Flu-like illnesses are associated with an increased risk of stroke, according to two studies presented in Honolulu at the American Stroke Association’s International Stroke Conference 2019.
The first study found that having flu-like illnesses increased the risk of stroke by nearly 40 percent over the course of 15 days. This risk was still observed for up to one year.
The researchers identified 30,912 patients who suffered an ischemic stroke in 2014. They compared each patient’s case window to that of the control patients. Study lead author Amelia K. Boehme explained, “We were expecting to see differences in the flu-stroke association between rural and urban areas. Instead, we found the association between flu-like illness and stroke was similar between people living in rural and urban areas, as well as for men and women, and among racial groups.”
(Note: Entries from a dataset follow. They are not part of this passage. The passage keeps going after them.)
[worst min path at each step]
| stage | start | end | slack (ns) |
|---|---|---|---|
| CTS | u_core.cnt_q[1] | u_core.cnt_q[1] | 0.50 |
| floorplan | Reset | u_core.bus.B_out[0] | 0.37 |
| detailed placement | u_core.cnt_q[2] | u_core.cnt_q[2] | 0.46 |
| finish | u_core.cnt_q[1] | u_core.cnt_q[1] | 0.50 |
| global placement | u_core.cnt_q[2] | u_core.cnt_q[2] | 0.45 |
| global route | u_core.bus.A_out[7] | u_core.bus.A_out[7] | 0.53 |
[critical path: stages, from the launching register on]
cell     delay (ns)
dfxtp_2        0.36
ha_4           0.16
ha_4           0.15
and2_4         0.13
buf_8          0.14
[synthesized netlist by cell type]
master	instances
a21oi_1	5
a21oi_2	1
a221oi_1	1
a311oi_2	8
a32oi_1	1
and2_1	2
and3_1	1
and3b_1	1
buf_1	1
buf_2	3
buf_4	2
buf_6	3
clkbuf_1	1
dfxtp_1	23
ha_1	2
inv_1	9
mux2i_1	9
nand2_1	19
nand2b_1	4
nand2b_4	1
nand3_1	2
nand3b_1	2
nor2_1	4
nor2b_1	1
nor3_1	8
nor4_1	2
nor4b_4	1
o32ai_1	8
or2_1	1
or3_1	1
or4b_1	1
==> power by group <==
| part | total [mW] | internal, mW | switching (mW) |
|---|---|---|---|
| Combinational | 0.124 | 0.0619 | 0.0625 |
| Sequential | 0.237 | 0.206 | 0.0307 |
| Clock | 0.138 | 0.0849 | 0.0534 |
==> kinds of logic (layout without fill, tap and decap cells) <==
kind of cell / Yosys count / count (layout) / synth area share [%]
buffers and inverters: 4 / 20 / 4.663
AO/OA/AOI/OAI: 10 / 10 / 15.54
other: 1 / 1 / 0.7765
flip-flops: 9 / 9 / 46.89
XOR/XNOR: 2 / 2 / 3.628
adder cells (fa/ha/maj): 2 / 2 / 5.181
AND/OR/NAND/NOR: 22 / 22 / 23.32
`src/rtl/xgmii_tx_framer.sv`:
```
// XGMII transmit framer: wraps a 64-bit client word stream in start/preamble,
// terminate and inter-frame gap, and aborts frames with /E/ on underrun or link loss.
module xgmii_tx_framer #(
    parameter int IFG_WORDS = 1,
    parameter int CNT_BITS  = 32
) (
    input  logic                mgt_clk,
    input  logic                reset,
    input  logic [63:0]         tx_data,
    input  logic                tx_valid,
    input  logic                tx_end,
    input  logic [2:0]          tx_bytes,
    output logic                tx_ready,
    input  logic                link_up,
    output logic [63:0]         xgmii_txd,
    output logic [7:0]          xgmii_txc,
    output logic [CNT_BITS-1:0] frames_sent,
    output logic [15:0]         abort_count,
    output logic                underrun
);

    localparam logic [63:0] IDLE_WORD  = {8{8'h07}};
    localparam logic [63:0] ERR_WORD   = {8{8'hFE}};
    localparam logic [63:0] TERM_WORD  = {{7{8'h07}}, 8'hFD};
    localparam logic [63:0] START_WORD = {8'hD5, {6{8'h55}}, 8'hFB};
    localparam logic [3:0]  IFG_W      = 4'(IFG_WORDS);

    typedef enum logic [2:0] {
        S_IDLE,
        S_DATA,
        S_TERM,
        S_ABORT_T,
        S_DROP,
        S_IFG
    } state_t;

    state_t              state_q, state_d;
    logic [3:0]          gap_q, gap_d;
    logic [63:0]         txd_q, txd_d;
    logic [7:0]          txc_q, txc_d;
    logic [CNT_BITS-1:0] frames_q, frames_d;
    logic [15:0]         aborts_q, aborts_d;
    logic                underrun_q, underrun_d;
    logic                drop_q, drop_d;

    // Last word with n valid bytes: data below lane n, /T/ in lane n, idles above.
    function automatic logic [63:0] end_word(input logic [63:0] d, input logic [2:0] n);
        logic [63:0] w;
        w = IDLE_WORD;
        for (int k = 0; k < 8; k++) begin
            if (k < int'(n))
                w[8*k +: 8] = d[8*k +: 8];
            else if (k == int'(n))
                w[8*k +: 8] = 8'hFD;
        end
        return w;
    endfunction

    // A word offered while the link is down stays with the client for the next frame.
    assign tx_ready = ((state_q == S_DATA) && link_up) || (state_q == S_DROP);

    always_comb begin
        state_d    = state_q;
        gap_d      = gap_q;
        txd_d      = IDLE_WORD;
        txc_d      = 8'hFF;
        frames_d   = frames_q;
        aborts_d   = aborts_q;
        underrun_d = underrun_q;
        drop_d     = drop_q;
        case (state_q)
            S_IDLE: begin
                if (tx_valid && link_up) begin
                    txd_d   = START_WORD;
                    txc_d   = 8'h01;
                    state_d = S_DATA;
                end
            end
            S_DATA: begin
                if (!tx_valid || !link_up) begin
                    txd_d   = ERR_WORD;
                    txc_d   = 8'hFF;
                    drop_d  = !tx_valid;
                    state_d = S_ABORT_T;
                    if (!tx_valid)
                        underrun_d = 1'b1;
                end else if (!tx_end) begin
                    txd_d = tx_data;
                    txc_d = 8'h00;
                end else if (tx_bytes == 3'd0) begin
                    txd_d   = tx_data;
                    txc_d   = 8'h00;
                    state_d = S_TERM;
                end else begin
                    txd_d    = end_word(tx_data, tx_bytes);
                    txc_d    = 8'hFF << tx_bytes;
                    frames_d = frames_q + 1'b1;
                    state_d  = S_IFG;
                    gap_d    = IFG_W;
                end
            end
            S_TERM: begin
                txd_d    = TERM_WORD;
                frames_d = frames_q + 1'b1;
                state_d  = S_IFG;
                gap_d    = IFG_W;
            end
            S_ABORT_T: begin
                txd_d = TERM_WORD;
                if (aborts_q != 16'hFFFF)
                    aborts_d = aborts_q + 16'd1;
                if (drop_q) begin
                    state_d = S_DROP;
                end else begin
                    state_d = S_IFG;
                    gap_d   = IFG_W;
                end
            end
            S_DROP: begin
                if (tx_valid && tx_end) begin
                    state_d = S_IFG;
                    gap_d   = IFG_W;
                end
            end
            S_IFG: begin
                if (gap_q <= 4'd1)
                    state_d = S_IDLE;
                else
                    gap_d = gap_q - 4'd1;
            end
            default: begin
                state_d = S_IFG;
                gap_d   = IFG_W;
            end
        endcase
    end

    always_ff @(posedge mgt_clk) begin
        if (reset) begin
            state_q    <= S_IFG;
            gap_q      <= IFG_W;
            txd_q      <= IDLE_WORD;
            txc_q      <= 8'hFF;
            frames_q   <= '0;
            aborts_q   <= '0;
            underrun_q <= 1'b0;
            drop_q     <= 1'b0;
        end else begin
            state_q    <= state_d;
            gap_q      <= gap_d;
            txd_q      <= txd_d;
            txc_q      <= txc_d;
            frames_q   <= frames_d;
            aborts_q   <= aborts_d;
            underrun_q <= underrun_d;
            drop_q     <= drop_d;
        end
    end

    assign xgmii_txd   = txd_q;
    assign xgmii_txc   = txc_q;
    assign frames_sent = frames_q;
    assign abort_count = aborts_q;
    assign underrun    = underrun_q;

endmodule

```
==> config.mk <==
export PLATFORM = sky130hd
export DESIGN_NAME = ov5640_ddr_r_en_flat
export DESIGN_NICKNAME = d
export VERILOG_FILES = /design/src/rtl/ov5640_ddr_r_en_if.sv /design/src/rtl/ov5640_ddr_r_en.sv /design/src/flat_wrapper.sv
export SDC_FILE = /design/constraint.sdc
export NUM_CORES = 1
export LEC_CHECK = 0
export BUFFER_PORTS_ARGS = -buffer_cell sky130_fd_sc_hd__buf_2
export CORE_MARGIN = 2
export CORE_UTILIZATION = 25
export CTS_CLUSTER_DIAMETER = 80
export DETAILED_ROUTE_END_ITERATION = 10
export SLEW_MARGIN = 40
export SYNTH_ARGS = -nofsm -noshare
export SYNTH_HDL_FRONTEND = slang
export SYNTH_SLANG_ARGS = --single-unit
==> constraint.sdc <==
create_clock -name axi_clk -period 2.1 [get_ports axi_clk]
set_input_delay 0.21 -clock axi_clk [delete_from_list [all_inputs] [get_ports axi_clk]]
set_output_delay 0.21 -clock axi_clk [all_outputs]
set_load 0.01 [all_outputs]
[config.mk]
export PLATFORM = sky130hd
export DESIGN_NAME = seq_sub_divider
export DESIGN_NICKNAME = d
export VERILOG_FILES = /design/src/rtl/seq_div_pkg.sv /design/src/rtl/seq_sub_divider_sub_cell.sv /design/src/rtl/seq_sub_divider.sv
export SDC_FILE = /design/constraint.sdc
export NUM_CORES = 1
export LEC_CHECK = 0
export CAP_MARGIN = 20
export CORE_MARGIN = 3
export CORE_UTILIZATION = 55
export DETAILED_ROUTE_END_ITERATION = 10
export PLACE_DENSITY = 0.88
export SLEW_MARGIN = 10
export SYNTH_ARGS = -nofsm -noshare
export SYNTH_HDL_FRONTEND = slang
export SYNTH_HIERARCHICAL = 1
export SYNTH_SLANG_ARGS = --single-unit
[constraint.sdc]
create_clock -name clk -period 12.14 [get_ports clk]
set_clock_uncertainty 0.1 [all_clocks]
set_input_delay 3.035 -clock clk [delete_from_list [all_inputs] [get_ports clk]]
set_output_delay 3.035 -clock clk [all_outputs]
set_load 0.02 [all_outputs]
There are many similar mechanisms between the flu and stroke, which link the two, but so far there is no definite explanation for the association. It is suspected that inflammation could be the contributing factor.
The second study found an increased risk of neck tearing arteries within one month of suffering from the flu. Artery dissection is the leading cause of ischemic stroke.
The researchers reviewed data from 3,861 cases of first non-traumatic cervical artery dissection. They found 1,736 cases of flu-like illnesses and 113 of influenza during the three years following artery dissection.
Patients were most likely to suffer flu-like illnesses within 30 days of artery dissection.
Lead author Madeleine Hunter explained, “Our results suggest that the risk of dissection fades over time after the flu. This trend indicates that flu-like illnesses may indeed trigger dissection.”
If you are older and have other risk factors for stroke, it’s essential that you care for the flu adequately to reduce your risk of a post-flu stroke.